__Activity__. Your task is to quote the listing below exactly, beginning with its first line and ending on the line bearing "- ABC_AREA: 1 -> 0".

__Provided records__.
• • • • • • •

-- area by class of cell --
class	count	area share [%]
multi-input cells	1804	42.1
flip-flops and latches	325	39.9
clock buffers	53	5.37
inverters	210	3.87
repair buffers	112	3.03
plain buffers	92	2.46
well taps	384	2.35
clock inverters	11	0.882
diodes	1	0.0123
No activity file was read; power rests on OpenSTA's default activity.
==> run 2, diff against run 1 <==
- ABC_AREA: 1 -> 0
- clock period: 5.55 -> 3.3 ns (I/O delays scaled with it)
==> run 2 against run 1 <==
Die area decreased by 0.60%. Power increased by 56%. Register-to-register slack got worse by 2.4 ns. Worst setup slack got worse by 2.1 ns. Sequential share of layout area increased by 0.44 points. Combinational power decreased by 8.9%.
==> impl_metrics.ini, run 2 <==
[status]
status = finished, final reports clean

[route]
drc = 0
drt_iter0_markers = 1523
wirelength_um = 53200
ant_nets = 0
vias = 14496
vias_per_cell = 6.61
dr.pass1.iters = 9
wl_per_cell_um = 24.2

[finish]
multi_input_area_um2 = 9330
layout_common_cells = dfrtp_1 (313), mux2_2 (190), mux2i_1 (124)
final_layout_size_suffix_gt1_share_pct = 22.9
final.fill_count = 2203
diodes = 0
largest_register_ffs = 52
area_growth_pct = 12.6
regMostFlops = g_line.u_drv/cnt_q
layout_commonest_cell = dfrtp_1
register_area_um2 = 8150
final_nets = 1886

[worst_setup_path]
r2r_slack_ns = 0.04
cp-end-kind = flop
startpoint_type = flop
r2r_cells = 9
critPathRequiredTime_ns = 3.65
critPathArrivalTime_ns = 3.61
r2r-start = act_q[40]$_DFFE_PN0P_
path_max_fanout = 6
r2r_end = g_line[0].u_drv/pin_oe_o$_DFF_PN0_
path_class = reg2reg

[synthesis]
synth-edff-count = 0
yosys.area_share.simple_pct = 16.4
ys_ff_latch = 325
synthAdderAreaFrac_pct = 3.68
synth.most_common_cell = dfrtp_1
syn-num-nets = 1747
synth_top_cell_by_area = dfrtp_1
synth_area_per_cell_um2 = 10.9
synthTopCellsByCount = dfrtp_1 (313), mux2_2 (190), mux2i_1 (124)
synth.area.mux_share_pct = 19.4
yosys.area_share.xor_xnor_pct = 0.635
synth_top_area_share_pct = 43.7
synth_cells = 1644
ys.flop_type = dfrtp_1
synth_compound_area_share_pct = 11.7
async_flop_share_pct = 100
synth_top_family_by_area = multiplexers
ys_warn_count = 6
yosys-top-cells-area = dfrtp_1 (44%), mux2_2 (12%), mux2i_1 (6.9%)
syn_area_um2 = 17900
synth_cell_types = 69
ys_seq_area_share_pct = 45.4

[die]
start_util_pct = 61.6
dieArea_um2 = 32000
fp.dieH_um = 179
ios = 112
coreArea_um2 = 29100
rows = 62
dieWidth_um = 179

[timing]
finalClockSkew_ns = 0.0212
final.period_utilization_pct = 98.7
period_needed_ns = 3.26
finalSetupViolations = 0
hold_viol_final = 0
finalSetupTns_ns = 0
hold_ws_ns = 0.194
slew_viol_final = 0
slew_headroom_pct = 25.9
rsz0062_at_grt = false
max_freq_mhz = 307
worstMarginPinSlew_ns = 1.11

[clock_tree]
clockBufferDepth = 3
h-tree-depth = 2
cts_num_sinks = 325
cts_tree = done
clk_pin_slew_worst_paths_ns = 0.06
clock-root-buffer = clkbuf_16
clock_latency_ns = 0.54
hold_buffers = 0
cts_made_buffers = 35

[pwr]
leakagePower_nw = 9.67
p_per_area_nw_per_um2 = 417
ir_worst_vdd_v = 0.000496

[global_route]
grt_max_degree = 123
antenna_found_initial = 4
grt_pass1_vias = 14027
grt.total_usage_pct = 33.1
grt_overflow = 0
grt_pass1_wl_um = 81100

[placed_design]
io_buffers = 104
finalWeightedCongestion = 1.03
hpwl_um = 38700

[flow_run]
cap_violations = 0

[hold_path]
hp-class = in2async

• • • • • • •

__Solution for this exercise__.
-- area by class of cell --
class	count	area share [%]
multi-input cells	1804	42.1
flip-flops and latches	325	39.9
clock buffers	53	5.37
inverters	210	3.87
repair buffers	112	3.03
plain buffers	92	2.46
well taps	384	2.35
clock inverters	11	0.882
diodes	1	0.0123
No activity file was read; power rests on OpenSTA's default activity.
==> run 2, diff against run 1 <==
- ABC_AREA: 1 -> 0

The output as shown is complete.